> [MATERIAL FOR THE TASK]:
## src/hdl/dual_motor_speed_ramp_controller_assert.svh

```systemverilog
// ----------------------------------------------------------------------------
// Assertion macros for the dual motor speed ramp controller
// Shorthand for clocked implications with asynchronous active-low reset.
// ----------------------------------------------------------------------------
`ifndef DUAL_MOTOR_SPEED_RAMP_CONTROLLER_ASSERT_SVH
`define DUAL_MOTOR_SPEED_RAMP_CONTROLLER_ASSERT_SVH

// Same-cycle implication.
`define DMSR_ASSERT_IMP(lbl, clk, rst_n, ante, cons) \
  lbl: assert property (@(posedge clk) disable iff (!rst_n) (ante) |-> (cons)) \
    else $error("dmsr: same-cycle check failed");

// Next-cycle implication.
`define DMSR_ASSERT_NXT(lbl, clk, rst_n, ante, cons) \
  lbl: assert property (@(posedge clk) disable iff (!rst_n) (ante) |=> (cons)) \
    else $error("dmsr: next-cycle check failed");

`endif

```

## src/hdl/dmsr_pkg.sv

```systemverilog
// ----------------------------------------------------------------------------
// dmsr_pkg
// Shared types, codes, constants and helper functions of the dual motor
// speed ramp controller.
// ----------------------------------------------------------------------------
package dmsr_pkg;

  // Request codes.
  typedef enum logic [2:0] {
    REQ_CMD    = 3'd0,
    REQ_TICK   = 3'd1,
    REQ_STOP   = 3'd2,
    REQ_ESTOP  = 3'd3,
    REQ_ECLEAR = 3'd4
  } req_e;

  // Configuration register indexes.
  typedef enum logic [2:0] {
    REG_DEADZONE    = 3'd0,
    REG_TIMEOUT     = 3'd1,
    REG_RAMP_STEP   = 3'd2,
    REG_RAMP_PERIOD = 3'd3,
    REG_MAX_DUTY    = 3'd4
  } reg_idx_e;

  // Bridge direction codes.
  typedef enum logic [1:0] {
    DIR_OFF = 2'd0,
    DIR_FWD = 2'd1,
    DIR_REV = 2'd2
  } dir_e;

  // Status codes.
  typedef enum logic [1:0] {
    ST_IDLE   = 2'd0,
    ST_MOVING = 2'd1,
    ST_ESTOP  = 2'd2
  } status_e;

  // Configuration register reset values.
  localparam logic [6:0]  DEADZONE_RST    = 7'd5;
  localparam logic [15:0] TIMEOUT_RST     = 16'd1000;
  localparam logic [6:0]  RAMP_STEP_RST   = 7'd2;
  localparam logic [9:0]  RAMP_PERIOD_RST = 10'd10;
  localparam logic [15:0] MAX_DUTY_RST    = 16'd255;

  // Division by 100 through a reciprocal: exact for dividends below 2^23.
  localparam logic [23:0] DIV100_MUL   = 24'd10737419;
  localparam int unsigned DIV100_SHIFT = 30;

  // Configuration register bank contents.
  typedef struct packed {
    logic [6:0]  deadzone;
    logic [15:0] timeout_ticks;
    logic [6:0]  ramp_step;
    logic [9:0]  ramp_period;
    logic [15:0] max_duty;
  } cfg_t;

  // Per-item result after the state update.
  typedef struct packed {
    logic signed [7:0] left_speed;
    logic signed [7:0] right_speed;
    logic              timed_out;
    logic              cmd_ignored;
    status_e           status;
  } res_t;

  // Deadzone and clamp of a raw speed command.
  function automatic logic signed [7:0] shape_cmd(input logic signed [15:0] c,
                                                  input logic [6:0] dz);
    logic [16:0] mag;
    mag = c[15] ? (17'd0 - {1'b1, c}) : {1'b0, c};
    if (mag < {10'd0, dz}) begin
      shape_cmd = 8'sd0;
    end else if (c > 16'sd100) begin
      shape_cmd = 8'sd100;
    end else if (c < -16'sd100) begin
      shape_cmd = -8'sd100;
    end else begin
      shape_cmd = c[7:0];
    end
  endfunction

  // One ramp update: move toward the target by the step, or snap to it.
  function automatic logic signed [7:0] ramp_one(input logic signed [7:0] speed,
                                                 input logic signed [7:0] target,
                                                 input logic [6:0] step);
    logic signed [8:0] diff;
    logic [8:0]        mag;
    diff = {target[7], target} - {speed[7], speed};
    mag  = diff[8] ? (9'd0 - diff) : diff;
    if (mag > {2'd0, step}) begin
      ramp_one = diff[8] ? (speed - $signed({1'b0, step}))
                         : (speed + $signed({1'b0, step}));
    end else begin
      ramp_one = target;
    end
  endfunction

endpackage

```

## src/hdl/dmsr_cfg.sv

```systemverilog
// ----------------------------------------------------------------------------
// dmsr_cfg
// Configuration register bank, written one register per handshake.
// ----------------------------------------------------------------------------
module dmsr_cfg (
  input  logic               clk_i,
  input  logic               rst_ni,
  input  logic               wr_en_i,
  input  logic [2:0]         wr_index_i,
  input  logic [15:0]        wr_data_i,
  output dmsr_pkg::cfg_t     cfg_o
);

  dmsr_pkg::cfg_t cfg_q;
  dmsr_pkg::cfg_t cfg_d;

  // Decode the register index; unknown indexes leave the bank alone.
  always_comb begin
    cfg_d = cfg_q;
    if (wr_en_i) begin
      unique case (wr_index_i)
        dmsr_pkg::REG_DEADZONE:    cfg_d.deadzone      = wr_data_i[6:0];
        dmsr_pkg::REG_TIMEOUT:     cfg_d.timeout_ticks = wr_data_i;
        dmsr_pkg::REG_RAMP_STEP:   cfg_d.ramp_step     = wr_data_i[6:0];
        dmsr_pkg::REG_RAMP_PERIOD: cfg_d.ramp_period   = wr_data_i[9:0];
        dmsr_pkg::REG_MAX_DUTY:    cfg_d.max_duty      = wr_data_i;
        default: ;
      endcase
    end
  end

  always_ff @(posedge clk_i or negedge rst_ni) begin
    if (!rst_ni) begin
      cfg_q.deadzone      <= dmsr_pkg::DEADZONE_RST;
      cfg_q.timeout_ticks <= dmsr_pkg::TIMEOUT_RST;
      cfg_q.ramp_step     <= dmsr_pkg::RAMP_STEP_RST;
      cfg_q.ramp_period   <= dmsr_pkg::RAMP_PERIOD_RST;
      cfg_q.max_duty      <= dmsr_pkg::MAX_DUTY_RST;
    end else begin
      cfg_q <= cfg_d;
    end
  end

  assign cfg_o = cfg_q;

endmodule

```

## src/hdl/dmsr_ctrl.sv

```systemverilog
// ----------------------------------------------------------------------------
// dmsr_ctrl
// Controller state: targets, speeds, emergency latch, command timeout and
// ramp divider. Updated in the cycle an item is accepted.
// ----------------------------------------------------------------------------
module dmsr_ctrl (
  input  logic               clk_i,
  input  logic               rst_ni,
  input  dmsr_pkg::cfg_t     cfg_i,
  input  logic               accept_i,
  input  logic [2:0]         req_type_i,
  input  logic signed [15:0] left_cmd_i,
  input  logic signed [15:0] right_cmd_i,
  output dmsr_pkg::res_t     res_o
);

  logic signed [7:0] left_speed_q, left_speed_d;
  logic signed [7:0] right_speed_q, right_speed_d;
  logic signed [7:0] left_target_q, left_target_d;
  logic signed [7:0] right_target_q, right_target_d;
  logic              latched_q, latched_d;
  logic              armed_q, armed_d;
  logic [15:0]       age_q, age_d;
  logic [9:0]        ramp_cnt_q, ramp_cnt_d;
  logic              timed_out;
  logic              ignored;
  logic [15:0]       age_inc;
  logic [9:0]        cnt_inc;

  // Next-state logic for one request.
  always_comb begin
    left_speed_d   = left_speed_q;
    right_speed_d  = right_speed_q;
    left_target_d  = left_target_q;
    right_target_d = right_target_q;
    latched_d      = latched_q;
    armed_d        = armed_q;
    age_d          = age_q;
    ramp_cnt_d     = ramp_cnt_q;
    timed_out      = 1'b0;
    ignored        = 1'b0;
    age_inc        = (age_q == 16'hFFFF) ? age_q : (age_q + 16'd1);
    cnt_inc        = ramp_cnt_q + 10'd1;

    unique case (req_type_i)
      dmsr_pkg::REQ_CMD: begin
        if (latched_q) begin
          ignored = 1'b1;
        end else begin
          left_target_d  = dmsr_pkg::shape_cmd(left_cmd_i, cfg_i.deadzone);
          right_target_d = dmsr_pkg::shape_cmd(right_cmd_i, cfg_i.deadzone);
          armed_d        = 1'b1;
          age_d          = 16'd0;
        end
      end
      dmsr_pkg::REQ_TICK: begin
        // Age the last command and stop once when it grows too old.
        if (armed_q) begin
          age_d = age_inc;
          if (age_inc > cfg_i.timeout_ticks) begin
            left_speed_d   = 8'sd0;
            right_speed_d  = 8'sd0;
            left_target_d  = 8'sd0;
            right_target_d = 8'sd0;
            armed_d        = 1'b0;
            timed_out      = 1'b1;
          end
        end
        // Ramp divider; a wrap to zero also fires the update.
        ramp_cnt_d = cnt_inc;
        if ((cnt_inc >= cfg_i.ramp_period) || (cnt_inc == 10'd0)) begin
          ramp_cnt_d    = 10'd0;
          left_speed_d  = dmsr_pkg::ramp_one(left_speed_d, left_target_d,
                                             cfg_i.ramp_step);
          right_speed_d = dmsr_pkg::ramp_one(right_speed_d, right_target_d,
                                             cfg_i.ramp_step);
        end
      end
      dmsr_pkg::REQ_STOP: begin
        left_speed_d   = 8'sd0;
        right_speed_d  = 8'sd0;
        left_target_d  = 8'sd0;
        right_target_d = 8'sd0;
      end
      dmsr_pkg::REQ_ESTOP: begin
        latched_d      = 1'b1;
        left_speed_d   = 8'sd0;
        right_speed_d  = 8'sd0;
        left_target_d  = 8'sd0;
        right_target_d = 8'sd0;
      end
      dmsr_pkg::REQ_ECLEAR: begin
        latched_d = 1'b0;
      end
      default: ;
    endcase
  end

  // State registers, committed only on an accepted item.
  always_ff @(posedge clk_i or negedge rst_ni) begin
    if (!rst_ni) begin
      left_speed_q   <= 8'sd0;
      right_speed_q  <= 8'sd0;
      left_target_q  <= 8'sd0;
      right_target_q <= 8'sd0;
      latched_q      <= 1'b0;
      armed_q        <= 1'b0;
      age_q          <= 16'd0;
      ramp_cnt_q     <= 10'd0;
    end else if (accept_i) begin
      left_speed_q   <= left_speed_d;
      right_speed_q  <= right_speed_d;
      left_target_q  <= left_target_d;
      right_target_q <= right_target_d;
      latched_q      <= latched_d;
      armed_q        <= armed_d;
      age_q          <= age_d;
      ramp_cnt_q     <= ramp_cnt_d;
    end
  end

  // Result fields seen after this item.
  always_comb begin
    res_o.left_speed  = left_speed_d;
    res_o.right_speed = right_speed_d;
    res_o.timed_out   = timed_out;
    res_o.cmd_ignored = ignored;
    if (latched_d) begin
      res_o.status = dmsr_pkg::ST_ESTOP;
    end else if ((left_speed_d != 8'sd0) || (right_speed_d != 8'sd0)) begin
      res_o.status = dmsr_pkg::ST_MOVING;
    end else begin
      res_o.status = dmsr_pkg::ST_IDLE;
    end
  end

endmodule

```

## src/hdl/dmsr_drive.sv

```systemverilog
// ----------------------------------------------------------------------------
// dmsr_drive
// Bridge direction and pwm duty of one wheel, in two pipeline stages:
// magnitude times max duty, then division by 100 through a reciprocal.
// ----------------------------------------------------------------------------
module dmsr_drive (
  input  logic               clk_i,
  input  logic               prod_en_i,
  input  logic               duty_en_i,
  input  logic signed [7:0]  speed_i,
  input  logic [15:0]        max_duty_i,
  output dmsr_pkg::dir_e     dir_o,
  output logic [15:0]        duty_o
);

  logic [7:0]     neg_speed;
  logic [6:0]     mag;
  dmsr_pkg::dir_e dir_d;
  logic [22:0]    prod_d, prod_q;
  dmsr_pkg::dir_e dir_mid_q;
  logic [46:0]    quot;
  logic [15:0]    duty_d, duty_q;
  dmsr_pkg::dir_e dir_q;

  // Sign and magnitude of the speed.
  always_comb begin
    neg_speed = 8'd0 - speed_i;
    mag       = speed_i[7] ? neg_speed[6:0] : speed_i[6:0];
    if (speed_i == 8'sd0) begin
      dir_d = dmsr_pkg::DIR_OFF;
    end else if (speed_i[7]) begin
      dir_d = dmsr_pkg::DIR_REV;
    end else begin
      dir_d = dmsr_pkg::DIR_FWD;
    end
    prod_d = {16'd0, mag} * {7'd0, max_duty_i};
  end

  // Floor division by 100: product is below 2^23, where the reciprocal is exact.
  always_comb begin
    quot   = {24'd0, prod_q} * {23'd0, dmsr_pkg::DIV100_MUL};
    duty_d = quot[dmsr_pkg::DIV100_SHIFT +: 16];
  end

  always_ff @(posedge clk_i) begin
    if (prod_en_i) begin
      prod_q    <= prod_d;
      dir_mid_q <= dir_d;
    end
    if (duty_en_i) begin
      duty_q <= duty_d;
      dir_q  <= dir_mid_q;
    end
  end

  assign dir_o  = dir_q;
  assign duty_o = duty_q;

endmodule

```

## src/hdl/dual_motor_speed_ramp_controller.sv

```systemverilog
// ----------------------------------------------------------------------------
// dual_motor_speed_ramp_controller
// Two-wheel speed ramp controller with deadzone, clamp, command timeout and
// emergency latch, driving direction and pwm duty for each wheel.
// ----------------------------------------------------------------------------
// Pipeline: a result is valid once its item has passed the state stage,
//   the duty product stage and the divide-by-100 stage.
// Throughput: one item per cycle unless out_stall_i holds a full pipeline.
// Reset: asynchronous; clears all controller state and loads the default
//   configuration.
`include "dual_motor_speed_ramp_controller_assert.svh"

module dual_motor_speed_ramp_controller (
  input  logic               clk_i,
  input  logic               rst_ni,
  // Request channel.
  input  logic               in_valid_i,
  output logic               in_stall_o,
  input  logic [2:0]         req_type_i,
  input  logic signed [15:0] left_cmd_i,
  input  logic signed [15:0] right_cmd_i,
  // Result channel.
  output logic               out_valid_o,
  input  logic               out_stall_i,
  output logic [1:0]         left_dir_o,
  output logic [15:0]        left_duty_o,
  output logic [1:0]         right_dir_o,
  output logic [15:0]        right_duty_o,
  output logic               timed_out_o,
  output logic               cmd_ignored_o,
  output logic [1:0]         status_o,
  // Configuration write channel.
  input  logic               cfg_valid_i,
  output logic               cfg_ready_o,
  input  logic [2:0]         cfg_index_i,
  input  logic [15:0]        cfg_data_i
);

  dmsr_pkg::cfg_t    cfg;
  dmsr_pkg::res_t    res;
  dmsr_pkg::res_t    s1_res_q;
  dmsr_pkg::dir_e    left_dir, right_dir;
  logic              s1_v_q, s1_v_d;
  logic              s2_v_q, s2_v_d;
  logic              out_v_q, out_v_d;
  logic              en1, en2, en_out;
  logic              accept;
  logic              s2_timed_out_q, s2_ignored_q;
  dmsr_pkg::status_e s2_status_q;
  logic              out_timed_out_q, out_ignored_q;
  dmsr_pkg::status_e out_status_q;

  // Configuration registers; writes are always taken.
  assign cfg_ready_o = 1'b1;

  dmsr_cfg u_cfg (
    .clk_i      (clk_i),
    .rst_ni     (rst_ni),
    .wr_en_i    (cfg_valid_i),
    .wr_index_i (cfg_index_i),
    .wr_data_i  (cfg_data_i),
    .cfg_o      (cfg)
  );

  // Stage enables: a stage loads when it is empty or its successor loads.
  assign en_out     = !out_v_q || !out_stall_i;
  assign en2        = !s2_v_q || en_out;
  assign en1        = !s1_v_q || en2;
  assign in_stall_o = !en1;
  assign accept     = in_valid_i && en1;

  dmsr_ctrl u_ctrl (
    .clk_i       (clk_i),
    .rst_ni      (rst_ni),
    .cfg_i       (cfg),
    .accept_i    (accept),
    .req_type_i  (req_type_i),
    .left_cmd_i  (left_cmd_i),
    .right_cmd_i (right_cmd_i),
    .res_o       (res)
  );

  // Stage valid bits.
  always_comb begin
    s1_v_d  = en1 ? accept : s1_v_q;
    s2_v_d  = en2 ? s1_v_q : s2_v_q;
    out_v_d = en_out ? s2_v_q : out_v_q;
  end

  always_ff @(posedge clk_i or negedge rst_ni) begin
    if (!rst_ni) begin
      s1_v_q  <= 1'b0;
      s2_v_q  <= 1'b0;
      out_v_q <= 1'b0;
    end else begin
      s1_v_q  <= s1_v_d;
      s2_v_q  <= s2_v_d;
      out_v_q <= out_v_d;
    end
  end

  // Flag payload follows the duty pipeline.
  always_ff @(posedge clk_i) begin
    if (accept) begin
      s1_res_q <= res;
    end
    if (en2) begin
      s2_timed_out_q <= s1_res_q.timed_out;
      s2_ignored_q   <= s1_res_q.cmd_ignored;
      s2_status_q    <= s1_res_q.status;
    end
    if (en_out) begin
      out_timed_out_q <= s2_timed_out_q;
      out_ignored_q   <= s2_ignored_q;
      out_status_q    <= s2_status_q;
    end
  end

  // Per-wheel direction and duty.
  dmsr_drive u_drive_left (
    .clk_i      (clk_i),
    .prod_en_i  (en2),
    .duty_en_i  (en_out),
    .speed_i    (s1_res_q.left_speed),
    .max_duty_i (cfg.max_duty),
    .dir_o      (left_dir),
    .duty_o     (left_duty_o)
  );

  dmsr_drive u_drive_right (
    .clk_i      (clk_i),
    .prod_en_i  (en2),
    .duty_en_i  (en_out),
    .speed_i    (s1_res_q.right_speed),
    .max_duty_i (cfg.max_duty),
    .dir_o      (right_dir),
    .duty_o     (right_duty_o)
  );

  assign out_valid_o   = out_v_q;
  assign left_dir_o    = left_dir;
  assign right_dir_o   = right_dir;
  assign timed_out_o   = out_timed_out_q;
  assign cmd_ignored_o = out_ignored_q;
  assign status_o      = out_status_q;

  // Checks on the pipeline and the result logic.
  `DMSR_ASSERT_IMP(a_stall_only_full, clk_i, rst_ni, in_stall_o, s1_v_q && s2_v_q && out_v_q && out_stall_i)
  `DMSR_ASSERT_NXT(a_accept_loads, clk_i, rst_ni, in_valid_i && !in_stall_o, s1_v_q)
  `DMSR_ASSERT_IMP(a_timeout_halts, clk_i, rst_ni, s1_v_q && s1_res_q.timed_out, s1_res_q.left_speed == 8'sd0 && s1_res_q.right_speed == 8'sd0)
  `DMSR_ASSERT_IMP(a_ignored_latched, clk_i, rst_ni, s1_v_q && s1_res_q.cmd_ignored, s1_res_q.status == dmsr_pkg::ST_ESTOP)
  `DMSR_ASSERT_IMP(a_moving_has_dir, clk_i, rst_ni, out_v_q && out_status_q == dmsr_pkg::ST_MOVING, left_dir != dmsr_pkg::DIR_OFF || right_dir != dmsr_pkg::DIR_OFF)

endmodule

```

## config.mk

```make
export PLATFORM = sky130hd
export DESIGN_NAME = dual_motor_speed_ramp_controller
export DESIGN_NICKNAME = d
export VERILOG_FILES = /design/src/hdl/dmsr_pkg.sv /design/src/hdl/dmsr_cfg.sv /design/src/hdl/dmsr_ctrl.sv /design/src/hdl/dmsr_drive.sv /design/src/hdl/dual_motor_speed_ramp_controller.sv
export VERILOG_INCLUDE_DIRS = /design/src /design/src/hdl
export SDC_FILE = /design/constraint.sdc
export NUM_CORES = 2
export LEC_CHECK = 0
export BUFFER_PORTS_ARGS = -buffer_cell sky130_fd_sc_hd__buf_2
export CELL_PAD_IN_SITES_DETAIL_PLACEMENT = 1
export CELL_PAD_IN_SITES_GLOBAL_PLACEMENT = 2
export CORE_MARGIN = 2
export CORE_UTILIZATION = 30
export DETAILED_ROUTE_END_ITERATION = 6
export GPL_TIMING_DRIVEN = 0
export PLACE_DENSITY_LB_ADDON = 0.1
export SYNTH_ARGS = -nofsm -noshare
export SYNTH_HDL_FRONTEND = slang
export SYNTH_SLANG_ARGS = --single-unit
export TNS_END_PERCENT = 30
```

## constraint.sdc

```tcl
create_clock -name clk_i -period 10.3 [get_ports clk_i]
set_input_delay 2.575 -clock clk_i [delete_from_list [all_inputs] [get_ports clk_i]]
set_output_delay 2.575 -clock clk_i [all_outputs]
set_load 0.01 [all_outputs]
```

...

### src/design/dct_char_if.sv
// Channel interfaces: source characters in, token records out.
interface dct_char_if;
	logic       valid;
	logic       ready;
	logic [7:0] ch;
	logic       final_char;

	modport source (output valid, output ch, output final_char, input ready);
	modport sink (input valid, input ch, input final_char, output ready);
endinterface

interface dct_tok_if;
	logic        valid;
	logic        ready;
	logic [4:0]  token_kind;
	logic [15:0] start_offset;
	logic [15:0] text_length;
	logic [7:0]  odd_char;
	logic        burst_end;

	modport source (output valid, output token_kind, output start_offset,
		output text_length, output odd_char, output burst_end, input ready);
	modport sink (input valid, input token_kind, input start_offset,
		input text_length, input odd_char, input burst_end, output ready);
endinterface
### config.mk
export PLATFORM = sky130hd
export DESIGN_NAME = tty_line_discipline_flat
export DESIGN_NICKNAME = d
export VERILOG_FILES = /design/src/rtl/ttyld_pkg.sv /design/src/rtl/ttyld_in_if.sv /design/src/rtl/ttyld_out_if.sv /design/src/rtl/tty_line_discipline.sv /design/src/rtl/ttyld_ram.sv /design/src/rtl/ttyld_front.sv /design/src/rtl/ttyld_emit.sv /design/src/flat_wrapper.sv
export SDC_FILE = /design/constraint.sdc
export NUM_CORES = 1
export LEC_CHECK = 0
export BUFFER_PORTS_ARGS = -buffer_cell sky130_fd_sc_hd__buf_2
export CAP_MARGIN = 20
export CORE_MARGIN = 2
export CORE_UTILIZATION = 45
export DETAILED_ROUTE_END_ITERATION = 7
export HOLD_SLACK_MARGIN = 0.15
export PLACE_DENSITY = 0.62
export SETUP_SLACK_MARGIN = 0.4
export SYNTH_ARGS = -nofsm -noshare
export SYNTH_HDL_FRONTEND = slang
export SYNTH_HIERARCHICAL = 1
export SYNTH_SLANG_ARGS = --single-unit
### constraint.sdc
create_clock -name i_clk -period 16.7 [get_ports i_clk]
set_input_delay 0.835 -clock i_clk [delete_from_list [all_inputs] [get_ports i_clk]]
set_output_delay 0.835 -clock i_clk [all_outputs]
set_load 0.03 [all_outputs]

> [WHAT TO PRODUCE]:
Would you please copy every line from the listing above that contains the word "magnitude"?

> [PROBLEM SOLUTION]:
// magnitude times max duty, then division by 100 through a reciprocal.
  // Sign and magnitude of the speed.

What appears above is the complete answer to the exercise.